The Thirdspace Trust is an organisational solution for the commons that would help protect spaces between work and home, so-called “third spaces’, that are valuable for community interaction. These are spaces which are open and welcoming, low cost or free, where conversations happen and where commoners can come together formally and informally. They provide space for learning, democratic dialogue, socialising, and enjoyment. ‘Commoners’ here are the general public, both members of local communities and visitors. Although London is filled with many third spaces, they are increasingly under threat by development and privatisation and are often underused. By providing advocacy, support and protection to third spaces and the commoners that use them, the Trust would facilitate the creation of more and better-used third spaces.

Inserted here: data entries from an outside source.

## config.mk

```make
export PLATFORM = sky130hd
export DESIGN_NAME = npc_seq
export DESIGN_NICKNAME = d
export VERILOG_FILES = /design/src/rtl/npc_seq.sv
export SDC_FILE = /design/constraint.sdc
export NUM_CORES = 1
export LEC_CHECK = 0
export CORE_UTILIZATION = 47
export CTS_CLUSTER_DIAMETER = 60
export DETAILED_ROUTE_END_ITERATION = 8
export PLACE_DENSITY = 0.79
export SLEW_MARGIN = 5
export SYNTH_ARGS = -nofsm -noshare
export SYNTH_HDL_FRONTEND = slang
export SYNTH_SLANG_ARGS = --single-unit
```

## constraint.sdc

```tcl
create_clock -name clk -period 5.4 [get_ports clk]
set_input_delay 1.62 -clock clk [delete_from_list [all_inputs] [get_ports clk]]
set_output_delay 1.62 -clock clk [all_outputs]
set_load 0.03 [all_outputs]
```
## src/rtl/spi_shift.sv

```systemverilog
// Serial shift engine of the SPI master: drives mosi and samples miso on the clgen edge strobes.
// Optional feature macro: SPI_SHIFT_LOOPBACK_EN adds a loopback input that feeds mosi back into rx.
module spi_shift #(
  parameter int DATA_W = 32,
  parameter int LEN_W  = 5
) (
  input  logic              wb_clk,
  input  logic              wb_reset_n,
  input  logic              go,
  input  logic [LEN_W-1:0]  len,
  input  logic              lsb,
  input  logic              tx_negedge,
  input  logic              rx_negedge,
  input  logic              cpol_0,
  input  logic              cpol_1,
  input  logic [DATA_W-1:0] tx_data,
  input  logic              miso,
`ifdef SPI_SHIFT_LOOPBACK_EN
  input  logic              loopback,
`endif
  output logic              tip,
  output logic              lstclk,
  output logic              mosi,
  output logic [DATA_W-1:0] rx_data,
  output logic              done
);

  localparam logic [LEN_W:0] NMAX = (LEN_W+1)'(DATA_W);

  typedef enum logic {IDLE, XFER} state_t;

  state_t              state_q, state_d;
  logic [DATA_W-1:0]   tx_q, tx_d;
  logic [LEN_W:0]      n_q, n_d;
  logic                lsb_q, lsb_d;
  logic                tx_neg_q, tx_neg_d;
  logic                rx_neg_q, rx_neg_d;
  logic [LEN_W-1:0]    tx_cnt_q, tx_cnt_d;
  logic [LEN_W:0]      rx_cnt_q, rx_cnt_d;
  logic                mosi_q, mosi_d;
  logic [DATA_W-1:0]   rx_data_q, rx_data_d;
  logic                done_q, done_d;

  logic [LEN_W:0]      n_sel, first_idx, tx_idx, rx_idx;
  logic                tx_edge, rx_edge, rx_bit, last_rx;

  // Edge selection uses the modes latched at go, so mid-transfer changes are ignored.
  assign tx_edge   = tx_neg_q ? cpol_1 : cpol_0;
  assign rx_edge   = rx_neg_q ? cpol_1 : cpol_0;
  assign n_sel     = (len == '0) ? NMAX : {1'b0, len};
  assign first_idx = n_sel - (LEN_W+1)'(1);
  assign tx_idx    = lsb_q ? (n_q - {1'b0, tx_cnt_q}) : ({1'b0, tx_cnt_q} - (LEN_W+1)'(1));
  assign rx_idx    = n_q - rx_cnt_q;
  assign last_rx   = rx_edge && (rx_cnt_q == (LEN_W+1)'(1));

`ifdef SPI_SHIFT_LOOPBACK_EN
  assign rx_bit = loopback ? mosi_q : miso;
`else
  assign rx_bit = miso;
`endif

  always_ff @(posedge wb_clk or negedge wb_reset_n) begin
    if (!wb_reset_n) begin
      state_q   <= IDLE;
      tx_q      <= '0;
      n_q       <= '0;
      lsb_q     <= 1'b0;
      tx_neg_q  <= 1'b0;
      rx_neg_q  <= 1'b0;
      tx_cnt_q  <= '0;
      rx_cnt_q  <= '0;
      mosi_q    <= 1'b0;
      rx_data_q <= '0;
      done_q    <= 1'b0;
    end else begin
      state_q   <= state_d;
      tx_q      <= tx_d;
      n_q       <= n_d;
      lsb_q     <= lsb_d;
      tx_neg_q  <= tx_neg_d;
      rx_neg_q  <= rx_neg_d;
      tx_cnt_q  <= tx_cnt_d;
      rx_cnt_q  <= rx_cnt_d;
      mosi_q    <= mosi_d;
      rx_data_q <= rx_data_d;
      done_q    <= done_d;
    end
  end

  always_comb begin
    state_d = state_q;
    unique case (state_q)
      IDLE:    if (go) state_d = XFER;
      XFER:    if (last_rx) state_d = IDLE;
      default: state_d = IDLE;
    endcase
  end

  always_comb begin
    tx_d      = tx_q;
    n_d       = n_q;
    lsb_d     = lsb_q;
    tx_neg_d  = tx_neg_q;
    rx_neg_d  = rx_neg_q;
    tx_cnt_d  = tx_cnt_q;
    rx_cnt_d  = rx_cnt_q;
    mosi_d    = mosi_q;
    rx_data_d = rx_data_q;
    done_d    = 1'b0;
    if (state_q == IDLE) begin
      if (go) begin
        tx_d      = tx_data;
        n_d       = n_sel;
        lsb_d     = lsb;
        tx_neg_d  = tx_negedge;
        rx_neg_d  = rx_negedge;
        mosi_d    = lsb ? tx_data[0] : tx_data[first_idx[LEN_W-1:0]];
        tx_cnt_d  = first_idx[LEN_W-1:0];
        rx_cnt_d  = n_sel;
        rx_data_d = '0;
      end
    end else begin
      if (tx_edge && (tx_cnt_q != '0)) begin
        mosi_d   = tx_q[tx_idx[LEN_W-1:0]];
        tx_cnt_d = tx_cnt_q - LEN_W'(1);
      end
      // rx_bit comes from registers, so a shared edge captures the pre-edge mosi.
      if (rx_edge) begin
        if (lsb_q) rx_data_d[rx_idx[LEN_W-1:0]] = rx_bit;
        else       rx_data_d = {rx_data_q[DATA_W-2:0], rx_bit};
        rx_cnt_d = rx_cnt_q - (LEN_W+1)'(1);
        done_d   = last_rx;
      end
    end
  end

  always_comb begin
    tip     = (state_q == XFER);
    lstclk  = tip && (tx_cnt_q == '0);
    mosi    = mosi_q;
    rx_data = rx_data_q;
    done    = done_q;
  end

endmodule
```
### config.mk
export PLATFORM = sky130hd
export DESIGN_NAME = vend_controller_flat
export DESIGN_NICKNAME = d
export VERILOG_FILES = /design/src/rtl/vend_pkg.sv /design/src/rtl/vend_if.sv /design/src/rtl/vend_change_pulser.sv /design/src/rtl/vend_controller.sv /design/src/flat_wrapper.sv
export SDC_FILE = /design/constraint.sdc
export NUM_CORES = 1
export LEC_CHECK = 0
export CORE_MARGIN = 10
export CORE_UTILIZATION = 60
export DETAILED_ROUTE_END_ITERATION = 16
export GPL_ROUTABILITY_DRIVEN = 0
export PLACE_DENSITY = 0.9
export SKIP_CTS_REPAIR_TIMING = 1
export SYNTH_ARGS = -nofsm -noshare
export SYNTH_HDL_FRONTEND = slang
export SYNTH_HIERARCHICAL = 1
export SYNTH_SLANG_ARGS = --single-unit
export TNS_END_PERCENT = 10
### constraint.sdc
create_clock -name clock -period 5.5 [get_ports clock]
set_input_delay 1.65 -clock clock [delete_from_list [all_inputs] [get_ports clock]]
set_output_delay 1.65 -clock clock [all_outputs]
set_load 0.1 [all_outputs]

The members of the Trust would be key stakeholders such as government, charities, churches and religious groups, community groups, businesses and housing associations. The Trust would be sustained through a variety of ways, including private grants and memberships, organisational member dues, government support, booking revenues, and online portal advertising revenue. Commoners would be responsible for the democratic nomination of third spaces for protection by the Trust. Trust staff would help organise direct collaboration with under-represented communities to ensure an inclusive nomination process, thereby ensuring that third spaces that are valuable to all community members are equally protected. An online portal would allow commoners and groups that run third spaces to have a one-stop shop for promoting spaces, activities, and finding out about events important to their community. Advocacy, campaigning, and advising on policy would raise the profile of third spaces at a national level. If a designated third space were to come under threat from development or another cause, the Trust could support community groups to save the space or purchase the asset.
Brian Grady developed the idea for a trust to protect third spaces, drawing on past experience as a Volunteer Coordinator for Peabody in London. He also created many of the graphics and contributed to the urban design context. Brian works for Common Ground, a homeless charity in New York City.
Maria Vitale had the idea for the online portal, influenced by her time as a community development worker for Peabody. A former resident of the Cally, Maria created the case study, including photography, and researched the legal system around protecting community assets. Maria works as a management consultant in London.